Evictions resume following COVID-19 delays in Smith County

Eviction Hearings Resume Thursday

TYLER, Texas (KLTV) - Time is running out for Texas tenants who are behind on rent and are now at a higher risk of being evicted.

Despite a federal halt on evictions through June 30th, the Texas Supreme Court’s emergency order expired on March 31st.

As a result Smith County Precinct 2 Judge Andy Dunklin heard many stories of struggle and need today in court as he resumed eviction hearings today.

“We have more apartment complexes than any other precinct. Matter of fact, we have more apartment complexes in this precinct than all the others combined,” Dunklin said.

Dunklin had about 20 cases today on the docket where both tenants and property managers shared their situations. Darrell Guthrie is a property manager and said in the last year everyone has been impacted.

“We have received, what I would call a sharp rise in stagnated payments. Tenants that have paid us consistently for years that have had to be laid off, restaurants, bars, those kinds of things and it’s been a slow process getting back up to speed,” Guthrie said.

Another property manager said they do everything they can to work with their residents and an eviction is close to the last resort because they also have financial needs.

“A lot of people can’t help that they got laid off for several months. And we’re a devout Christian small business and we try to work it out with as many people as we can,” he said. “But sometimes it’s just, we also have a business to run and we also have to make money.”

Throughout the hearings Dunklin asked if the tenants were reaching out to rental assistance programs such as Texas Rent Relief and PATH. Andrea Wilson is the executive director for PATH and said the need for rental assistance has doubled in the last year.

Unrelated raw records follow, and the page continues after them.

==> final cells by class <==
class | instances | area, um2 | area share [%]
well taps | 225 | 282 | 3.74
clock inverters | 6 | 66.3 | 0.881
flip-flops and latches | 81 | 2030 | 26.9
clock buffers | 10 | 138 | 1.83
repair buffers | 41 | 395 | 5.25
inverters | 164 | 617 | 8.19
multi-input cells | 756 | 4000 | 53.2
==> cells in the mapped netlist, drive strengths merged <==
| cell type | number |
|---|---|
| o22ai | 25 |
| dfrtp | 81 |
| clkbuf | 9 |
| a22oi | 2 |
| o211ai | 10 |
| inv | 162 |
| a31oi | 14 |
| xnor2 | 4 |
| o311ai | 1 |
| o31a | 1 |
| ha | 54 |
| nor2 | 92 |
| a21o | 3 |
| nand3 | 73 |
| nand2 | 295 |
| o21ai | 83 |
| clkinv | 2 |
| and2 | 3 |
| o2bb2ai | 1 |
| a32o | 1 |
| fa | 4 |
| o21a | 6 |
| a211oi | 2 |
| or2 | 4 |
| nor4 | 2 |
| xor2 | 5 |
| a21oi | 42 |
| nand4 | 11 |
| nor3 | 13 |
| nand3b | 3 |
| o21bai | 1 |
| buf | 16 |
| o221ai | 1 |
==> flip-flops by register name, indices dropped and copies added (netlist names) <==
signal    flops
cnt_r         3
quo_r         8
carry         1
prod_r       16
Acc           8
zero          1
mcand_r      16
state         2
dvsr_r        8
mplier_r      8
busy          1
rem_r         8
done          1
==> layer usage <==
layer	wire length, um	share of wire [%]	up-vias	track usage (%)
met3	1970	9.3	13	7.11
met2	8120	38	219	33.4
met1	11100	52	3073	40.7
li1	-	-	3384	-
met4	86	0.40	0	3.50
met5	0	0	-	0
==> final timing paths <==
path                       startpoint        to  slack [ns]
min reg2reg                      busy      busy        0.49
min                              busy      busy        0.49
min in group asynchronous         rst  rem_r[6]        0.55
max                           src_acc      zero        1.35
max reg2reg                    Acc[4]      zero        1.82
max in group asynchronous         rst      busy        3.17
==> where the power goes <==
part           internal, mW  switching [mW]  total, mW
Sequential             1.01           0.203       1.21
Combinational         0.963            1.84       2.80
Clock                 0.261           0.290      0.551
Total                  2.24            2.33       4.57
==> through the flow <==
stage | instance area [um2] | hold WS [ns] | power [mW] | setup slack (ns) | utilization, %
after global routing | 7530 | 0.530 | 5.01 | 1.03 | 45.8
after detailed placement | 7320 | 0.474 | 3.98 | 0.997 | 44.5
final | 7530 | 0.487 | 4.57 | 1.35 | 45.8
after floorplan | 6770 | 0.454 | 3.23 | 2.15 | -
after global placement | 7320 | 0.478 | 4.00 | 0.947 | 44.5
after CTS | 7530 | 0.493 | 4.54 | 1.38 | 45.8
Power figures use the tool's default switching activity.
### config.mk
export PLATFORM = sky130hd
export DESIGN_NAME = cp0_exception_unit
export DESIGN_NICKNAME = d
export VERILOG_FILES = /design/src/rtl/cp0_exception_unit.sv
export SDC_FILE = /design/constraint.sdc
export NUM_CORES = 1
export LEC_CHECK = 0
export ABC_AREA = 1
export BUFFER_PORTS_ARGS = -buffer_cell sky130_fd_sc_hd__buf_2
export CAP_MARGIN = 5
export CORE_MARGIN = 2
export CORE_UTILIZATION = 50
export CTS_BUF_LIST = sky130_fd_sc_hd__clkbuf_4 sky130_fd_sc_hd__clkbuf_8 sky130_fd_sc_hd__clkbuf_16
export CTS_CLUSTER_DIAMETER = 120
export CTS_CLUSTER_SIZE = 8
export DETAILED_ROUTE_END_ITERATION = 6
export GPL_TIMING_DRIVEN = 1
export PLACE_DENSITY = 0.89
export SLEW_MARGIN = 25
export SYNTH_ARGS = -nofsm -noshare
export SYNTH_HDL_FRONTEND = slang
export SYNTH_SLANG_ARGS = --single-unit
### constraint.sdc
create_clock -name clk -period 5.4 [get_ports clk]
set_clock_uncertainty 0.05 [all_clocks]
set_input_delay 1.62 -clock clk [delete_from_list [all_inputs] [get_ports clk]]
set_output_delay 1.62 -clock clk [all_outputs]
set_load 0.02 [all_outputs]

“The onslaught of the number of families who needed help when Texas no longer recognized the CDC moratorium on evictions skyrocketed beyond our ability,” she said.

In February, Wilson said Smith County was awarded seven million dollars to help with rental assistance and asked PATH to help administer those funds.

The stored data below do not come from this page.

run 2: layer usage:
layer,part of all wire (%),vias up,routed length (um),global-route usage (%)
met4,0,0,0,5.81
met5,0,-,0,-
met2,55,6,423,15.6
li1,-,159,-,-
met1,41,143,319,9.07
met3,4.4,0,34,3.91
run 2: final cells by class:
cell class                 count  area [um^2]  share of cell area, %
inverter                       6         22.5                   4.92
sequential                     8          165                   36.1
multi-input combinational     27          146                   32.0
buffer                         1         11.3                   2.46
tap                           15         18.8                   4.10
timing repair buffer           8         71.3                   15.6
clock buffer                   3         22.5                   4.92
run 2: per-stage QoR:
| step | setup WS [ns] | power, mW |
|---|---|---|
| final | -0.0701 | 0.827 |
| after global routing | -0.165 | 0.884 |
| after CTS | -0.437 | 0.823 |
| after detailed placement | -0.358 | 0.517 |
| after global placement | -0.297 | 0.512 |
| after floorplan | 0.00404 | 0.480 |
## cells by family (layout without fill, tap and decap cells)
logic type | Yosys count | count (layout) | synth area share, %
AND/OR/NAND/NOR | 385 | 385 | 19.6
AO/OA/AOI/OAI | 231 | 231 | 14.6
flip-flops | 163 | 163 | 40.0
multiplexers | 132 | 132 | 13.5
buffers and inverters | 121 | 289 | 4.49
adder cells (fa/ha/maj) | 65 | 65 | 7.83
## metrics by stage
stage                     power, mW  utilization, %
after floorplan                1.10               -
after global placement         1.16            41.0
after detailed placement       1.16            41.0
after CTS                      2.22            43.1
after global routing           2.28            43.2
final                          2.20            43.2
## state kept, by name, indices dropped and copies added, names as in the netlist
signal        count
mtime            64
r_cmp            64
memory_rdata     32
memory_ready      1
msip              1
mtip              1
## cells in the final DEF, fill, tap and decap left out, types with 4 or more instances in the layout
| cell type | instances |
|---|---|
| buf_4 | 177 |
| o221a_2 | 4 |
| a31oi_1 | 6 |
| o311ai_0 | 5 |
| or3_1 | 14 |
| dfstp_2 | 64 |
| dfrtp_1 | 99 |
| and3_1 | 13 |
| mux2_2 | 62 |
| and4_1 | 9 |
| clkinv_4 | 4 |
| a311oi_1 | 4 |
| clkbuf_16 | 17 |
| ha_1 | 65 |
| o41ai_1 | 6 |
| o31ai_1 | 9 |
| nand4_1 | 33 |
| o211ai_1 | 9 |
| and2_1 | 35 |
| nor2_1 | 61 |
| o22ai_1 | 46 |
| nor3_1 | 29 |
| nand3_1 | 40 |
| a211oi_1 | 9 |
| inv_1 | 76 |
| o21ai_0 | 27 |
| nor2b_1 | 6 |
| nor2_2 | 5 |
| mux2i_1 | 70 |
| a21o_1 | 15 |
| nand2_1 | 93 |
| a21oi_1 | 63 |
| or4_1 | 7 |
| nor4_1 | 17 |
### src/flat_wrapper.sv
// flat-port wrapper written by rule: the top's interface ports become plain ports
module servant_mtimer_flat 
#(
    parameter int unsigned PRESCALE = 1
)
  (i_clk, i_rst_n, o_irq, wb_i_wb_adr, wb_i_wb_dat, wb_i_wb_sel, wb_i_wb_we, wb_i_wb_cyc, wb_o_wb_rdt, wb_o_wb_ack);
  servant_mtimer_if wb_i ();
  input  logic i_clk;
  input  logic i_rst_n;
  output logic o_irq;
  input wire logic [$bits(wb_i.i_wb_adr)-1:0] wb_i_wb_adr;
  input wire logic [$bits(wb_i.i_wb_dat)-1:0] wb_i_wb_dat;
  input wire logic [$bits(wb_i.i_wb_sel)-1:0] wb_i_wb_sel;
  input wire logic [$bits(wb_i.i_wb_we)-1:0] wb_i_wb_we;
  input wire logic [$bits(wb_i.i_wb_cyc)-1:0] wb_i_wb_cyc;
  output wire logic [$bits(wb_i.o_wb_rdt)-1:0] wb_o_wb_rdt;
  output wire logic [$bits(wb_i.o_wb_ack)-1:0] wb_o_wb_ack;
  assign wb_i.i_wb_adr = wb_i_wb_adr;
  assign wb_i.i_wb_dat = wb_i_wb_dat;
  assign wb_i.i_wb_sel = wb_i_wb_sel;
  assign wb_i.i_wb_we = wb_i_wb_we;
  assign wb_i.i_wb_cyc = wb_i_wb_cyc;
  assign wb_o_wb_rdt = wb_i.o_wb_rdt;
  assign wb_o_wb_ack = wb_i.o_wb_ack;
  servant_mtimer #(.PRESCALE(PRESCALE)) u_core (.i_clk(i_clk), .i_rst_n(i_rst_n), .wb(wb_i), .o_irq(o_irq));
endmodule
### config.mk
export PLATFORM = sky130hd
export DESIGN_NAME = servant_mtimer_flat
export DESIGN_NICKNAME = d
export VERILOG_FILES = /design/src/rtl/servant_mtimer_if.sv /design/src/rtl/servant_mtimer.sv /design/src/flat_wrapper.sv
export SDC_FILE = /design/constraint.sdc
export NUM_CORES = 1
export LEC_CHECK = 0
export BUFFER_PORTS_ARGS = -buffer_cell sky130_fd_sc_hd__buf_2
export CAP_MARGIN = 20
export CORE_MARGIN = 3
export CORE_UTILIZATION = 60
export DETAILED_ROUTE_END_ITERATION = 7
export MAX_ROUTING_LAYER = met4
export PLACE_DENSITY = 0.87
export SLEW_MARGIN = 20
export SYNTH_ARGS = -nofsm -noshare
export SYNTH_HDL_FRONTEND = slang
export SYNTH_SLANG_ARGS = --single-unit
### constraint.sdc
create_clock -name i_clk -period 9.4 [get_ports i_clk]
set_input_delay 0.47 -clock i_clk [delete_from_list [all_inputs] [get_ports i_clk]]
set_output_delay 0.47 -clock i_clk [all_outputs]
set_load 0.03 [all_outputs]
$ cat config.mk
export PLATFORM = sky130hd
export DESIGN_NAME = uart_apb_sequencer_flat
export DESIGN_NICKNAME = d
export VERILOG_FILES = /design/src/rtl/uart_apb_sequencer_if.sv /design/src/rtl/uart_apb_sequencer.sv /design/src/flat_wrapper.sv
export SDC_FILE = /design/constraint.sdc
export NUM_CORES = 1
export LEC_CHECK = 0
export CORE_MARGIN = 2
export CORE_UTILIZATION = 38
export DETAILED_ROUTE_END_ITERATION = 10
export MAX_ROUTING_LAYER = met4
export PLACE_DENSITY_LB_ADDON = 0.05
export SYNTH_ARGS = -nofsm -noshare
export SYNTH_HDL_FRONTEND = slang
export SYNTH_SLANG_ARGS = --single-unit
$ cat constraint.sdc
create_clock -name clk -period 1.6 [get_ports clk]
set_input_delay 0.32 -clock clk [delete_from_list [all_inputs] [get_ports clk]]
set_output_delay 0.32 -clock clk [all_outputs]
set_load 0.01 [all_outputs]
[config.mk]
export PLATFORM = sky130hd
export DESIGN_NAME = sysbus_arbiter
export DESIGN_NICKNAME = d
export VERILOG_FILES = /design/src/rtl/sysbus_pkg.sv /design/src/rtl/rr_arbiter2.sv /design/src/rtl/sysbus_arbiter.sv
export SDC_FILE = /design/constraint.sdc
export NUM_CORES = 2
export LEC_CHECK = 0
export ABC_AREA = 1
export BUFFER_PORTS_ARGS = -buffer_cell sky130_fd_sc_hd__buf_4
export CORE_AREA = 3 3 538 540
export CTS_CLUSTER_DIAMETER = 100
export DETAILED_ROUTE_END_ITERATION = 10
export DIE_AREA = 0 0 541 543
export HOLD_SLACK_MARGIN = 0.15
export PLACE_DENSITY = 0.33
export SLEW_MARGIN = 20
export SYNTH_ARGS = -nofsm -noshare
export SYNTH_HDL_FRONTEND = slang
export SYNTH_SLANG_ARGS = --single-unit
[constraint.sdc]
create_clock -name clk -period 25.8 [get_ports clk]
set_input_delay 3.87 -clock clk [delete_from_list [all_inputs] [get_ports clk]]
set_output_delay 3.87 -clock clk [all_outputs]
set_load 0.005 [all_outputs]
[src/rtl/sysbus_pkg.sv]
// sysbus_pkg: shared Sysbus constants, tag fields and arbiter state encoding
package sysbus_pkg;

    localparam int SYSBUS_DATA_W     = 64;
    localparam int SYSBUS_TAG_W      = 13;
    localparam int SYSBUS_LINE_BYTES = 64;
    localparam int SYSBUS_BEATS      = SYSBUS_LINE_BYTES * 8 / SYSBUS_DATA_W;

    // tag = {rw, type, id}
    localparam int SYSBUS_RW_W   = 1;
    localparam int SYSBUS_TYPE_W = 4;
    localparam int SYSBUS_ID_W   = 8;

    localparam logic                     SYSBUS_WRITE  = 1'b0;
    localparam logic                     SYSBUS_READ   = 1'b1;
    localparam logic [SYSBUS_TYPE_W-1:0] SYSBUS_MEMORY = 4'h1;

    typedef enum logic [1:0] {
        IDLE  = 2'd0,
        ADDR  = 2'd1,
        WDATA = 2'd2,
        RDATA = 2'd3
    } arb_state_t;

endpackage
## src/rtl/vvp_acc.sv

```systemverilog
// Bit-plane accumulator: combines per-plane signed vvp partial sums, MSB plane first,
// into a signed result held until the consumer takes it.
module vvp_acc #(
    parameter int N    = 64,
    parameter int SW   = $clog2(N) + 2,
    parameter int PMAX = 8,
    parameter int AW   = SW + PMAX
) (
    input  logic                    clk,
    input  logic                    rst_n,
    input  logic                    clr,
    input  logic                    in_valid,
    output logic                    in_ready,
    input  logic [SW-1:0]           in_s,
    input  logic [$clog2(PMAX):0]   cfg_planes,
    input  logic                    cfg_signed,
    output logic                    out_valid,
    input  logic                    out_ready,
    output logic [AW-1:0]           out_data
);

    // state | meaning
    // IDLE  | waiting for the first beat of a job
    // ACCUM | shifting in the remaining planes
    // HOLD  | result presented, waiting for out_ready
    localparam int PW = $clog2(PMAX) + 1;
    localparam logic [PW-1:0] PMAX_P = PW'(PMAX);
    localparam logic [PW-1:0] ONE_P  = PW'(1);

    localparam logic [1:0] IDLE  = 2'd0;
    localparam logic [1:0] ACCUM = 2'd1;
    localparam logic [1:0] HOLD  = 2'd2;

    logic [1:0]    state;
    logic [AW-1:0] acc;
    logic [PW-1:0] cnt;
    logic [PW-1:0] plen;

    logic [AW-1:0] s_ext;
    logic [AW-1:0] acc_first;
    logic [AW-1:0] acc_later;
    logic [PW-1:0] p_first;
    logic [PW-1:0] cnt_nxt;

    always_comb begin
        s_ext     = {{(AW-SW){in_s[SW-1]}}, in_s};
        // AW > SW, so negating the most negative plane sum cannot overflow
        acc_first = cfg_signed ? (~s_ext + {{(AW-1){1'b0}}, 1'b1}) : s_ext;
        acc_later = {acc[AW-2:0], 1'b0} + s_ext;
        p_first   = ((cfg_planes == '0) || (cfg_planes > PMAX_P)) ? PMAX_P : cfg_planes;
        cnt_nxt   = cnt + ONE_P;
    end

    assign in_ready  = (state != HOLD);
    assign out_valid = (state == HOLD);

    always_ff @(posedge clk or negedge rst_n) begin
        if (!rst_n) begin
            state    <= IDLE;
            acc      <= '0;
            cnt      <= '0;
            plen     <= '0;
            out_data <= '0;
        end else if (clr) begin
            state    <= IDLE;
            acc      <= '0;
            cnt      <= '0;
            plen     <= '0;
            out_data <= '0;
        end else begin
            case (state)
                IDLE: begin
                    if (in_valid) begin
                        acc  <= acc_first;
                        cnt  <= ONE_P;
                        plen <= p_first;
                        if (p_first == ONE_P) begin
                            state    <= HOLD;
                            out_data <= acc_first;
                        end else begin
                            state <= ACCUM;
                        end
                    end
                end
                ACCUM: begin
                    if (in_valid) begin
                        acc <= acc_later;
                        cnt <= cnt_nxt;
                        if (cnt_nxt == plen) begin
                            state    <= HOLD;
                            out_data <= acc_later;
                        end
                    end
                end
                HOLD: begin
                    if (out_ready) begin
                        state <= IDLE;
                    end
                end
                default: state <= IDLE;
            endcase
        end
    end

endmodule

```

## config.mk

```make
export PLATFORM = sky130hd
export DESIGN_NAME = vvp_acc
export DESIGN_NICKNAME = d
export VERILOG_FILES = /design/src/rtl/vvp_acc.sv
export SDC_FILE = /design/constraint.sdc
export NUM_CORES = 1
export LEC_CHECK = 0
export ABC_AREA = 1
export BUFFER_PORTS_ARGS = -buffer_cell sky130_fd_sc_hd__buf_4
export CORE_UTILIZATION = 53
export DETAILED_ROUTE_END_ITERATION = 7
export PLACE_DENSITY_LB_ADDON = 0.25
export SLEW_MARGIN = 20
export SYNTH_ARGS = -nofsm -noshare
export SYNTH_HDL_FRONTEND = slang
export SYNTH_SLANG_ARGS = --single-unit
```

## constraint.sdc

```tcl
create_clock -name clk -period 1.92 [get_ports clk]
set_clock_uncertainty 0.1 [all_clocks]
set_input_delay 0.288 -clock clk [delete_from_list [all_inputs] [get_ports clk]]
set_output_delay 0.288 -clock clk [all_outputs]
set_load 0.01 [all_outputs]
```

==> results.md <==
* HP Class: input port to flip-flop
* Slew Limit Fails at 0
* ANT cells at 0
* Routed wire per std cell at 13.9 um
* First-pass DRT Iterations at 5
* Total power at 4540 uW
* Initial antenna violation count at 0
* Actual slew at the worst max-slew pin at 0.525 ns
* CP Max Fanout at 5
* Skew-Pair Late Insertion Delay at 0.29 ns
* Vias/cell at 5.42
* Syn avg cell area at 6.64 um^2
* GRT Total Usage at 0.271
* Final Hold Viols at 0
* Final min period at 1.83 ns
* Clk sink count at 41
* Pwr per Cell Area at 1200 nW/um^2
* Synth top area cells: dfrtp_1 34%, nand2_1 20%, nand3_1 9.6%, inv_1 8.2%, ha_1 7.0%
* Top Ports at 36
* Core area at 5540 um^2
* Synth Net Count at 497
* Largest net degree at the start of global routing at 42
* Drt initial violations at 312
* Period Utilization, post-route at 0.955
* Full die area at 6080 um^2
* Top cell type's share of synthesized area at 0.335
* DP HPWL at 6080 um
* Clock root buffer: clkbuf_8
* Post-synthesis sequential area ratio at 0.335
* Fin Setup TNS at 0 ns
* Status: completed
* Mapped Area at 3060 um^2
* First-pass GRT wire length at 12,800 um
* Static leakage at 0.00202 uW
* Fmax at 545 MHz
* Total global routing overflow at 0
* Worst EP required at 2.05 ns
* Layout cell share with drive strength beyond 1 at 0.202
* Clock-pin slew on the worst setup and hold paths at 0.08 ns
* Number of I/O port buffers at 35
* Critical path capture point type: flip-flop
* Setup crit start kind: flip-flop
* Fin Hold WS at 0.117 ns
* Final setup fails at 0
* CP Class: flip-flop to flip-flop
* RD Place Congestion at 0.855
* Via count at 3,174
* Clk buf depth at 2
* Post-synthesis register bit count at 41
* Drt drc at 0
* Vias in the first global route at 2,797
* Worst slew margin at 0.650
* Worst VDD drop at 0.822 mV
* Initial core utilization at 0.552
* Synth warn at 0
* Die Wd at 78.0 um
* Post-Syn Instances at 461
* CTS buffer count at 5
* Detail Route Antenna Nets at 0
* Max-Cap Viols at 0
* H-Tree Depth at 2
* Total wire length at 8170 um
* Netlist cell types at 32
* Nets at 550
* CP arrival at 1.97 ns
* TritonCTS clock tree: done
* Core Rows at 27
* Height of the die at 78.0 um
* Area leader, netlist: dfrtp_1
* Layout Area Growth over Synthesis at 23.3%
-- cell families (layout without fill, tap and decap cells) --
group           Yosys count  after routing  synth area share
xor+xnor                  4              4            0.0114
buf+inv                  81            134             0.106
compound gates           53             53            0.0969
flops                    41             41             0.335
simple gates            264            264             0.374
fa+ha+maj                18             18            0.0760
-- sequential cells by signal, summed over array words and instances (netlist names) --
register  cells
plen          4
out_data     16
acc          15
cnt           4
state         2
-- repair_timing --
item                                    CTS  global route
endpoints found under the setup margin    3            27
endpoints found under the hold margin    41             0
gates resized for setup                   1            27
buffers inserted                          0             1
pin swaps                                 0             5
hold buffers                              1             0
-- stage by stage --
step,std cells,instance area [um^2],setup slack (ns),utilization
floorplan,461,3060,0.121,-
global placement,577,3500,0.00403,0.632
detailed placement,577,3500,-0.0276,0.632
CTS,585,3600,0.0197,0.650
global route,586,3770,-0.0518,0.681
finish,586,3770,0.0866,0.681
-- path summary, 6_finish.rpt --
| kind | slack, ns | end | startpoint | cells past startpoint |
|---|---|---|---|---|
| worst max-delay path | 0.09 | out_data[11] | acc[9] | 9 |
| worst min-delay path | 0.12 | plen[1] | cfg_planes[3] | 2 |
| worst max register to register | 0.09 | out_data[11] | acc[9] | 9 |
| worst min register to register | 0.39 | out_data[12] | out_data[12] | 2 |
| max in group asynchronous | 0.93 | acc[1] | rst_n | 2 |
| min in group asynchronous | 0.42 | acc[11] | rst_n | 2 |
-- layout by cell type (no fill, tap or decap), drive strengths merged, types with 3 or more instances in the layout --
cell / Yosys / routed
nor2: 23 / 23
inv: 74 / 74
clkbuf: 3 / 7
a21oi: 14 / 14
nand2: 168 / 168
buf: 4 / 52
a31oi: 3 / 3
o21ai: 29 / 29
nand4: 9 / 9
ha: 17 / 17
nand3: 60 / 60
o22ai: 3 / 3
dfrtp: 41 / 41
-- cells in the mapped netlist (all sizes together) --
cell type / count
a21oi: 14
a31oi: 3
and2: 2
buf: 4
clkbuf: 3
dfrtp: 41
fa: 1
ha: 17
inv: 74
nand2: 168
nand3: 60
nand4: 9
nor2: 23
nor3: 2
o21ai: 29
o22ai: 3
o31ai: 2
o32ai: 2
xnor2: 2
xor2: 2
-- worst max-delay path, stage by stage, from the launching register on --
cell	delay (ns)
dfrtp_1	0.43
ha_4	0.32
nand2_1	0.09
nor2_1	0.23
nand3_1	0.19
nand3_1	0.12
nand2_1	0.05
nand3_1	0.08
nand3_1	0.08
nand2_1	0.07
-- where the power goes --
group | total, uW | switching [uW] | internal (uW)
Clock | 576 | 291 | 286
Sequential | 1370 | 232 | 1140
Combinational | 2590 | 1500 | 1090
-- layout make-up --
type	instances	area, um^2
inverter	74	280
timing repair buffer	53	413
sequential	41	1030
multi-input combinational	339	1880
fill	500	1770
clock buffer	7	86.3
tap	72	90.1
-- routing by layer --
layer  wire [um]  global-route usage  part of all wire  up-vias
met1        3570               0.367              0.44     1472
met5           0                   0                 0        -
met4         172               0.100             0.021        0
met3         384              0.0412             0.047       15
met2        4050               0.439              0.50       99
li1            -                   -                 -     1588
Note: power is estimated with default switching activity, not from simulation.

“We’ve been able to spend about 500 thousand dollars to keep families housed just in the last 60 days,” Wilson said. “It keeps those families housed, which is such a critical need. But two, it’s providing support to our landlords who are business owners here in Smith County.”

Wilson said they expect the seven million dollars to help with rental assistance through the end of this year.

If you’d like to see if you qualify for rent assistance you can visit PATH’s website.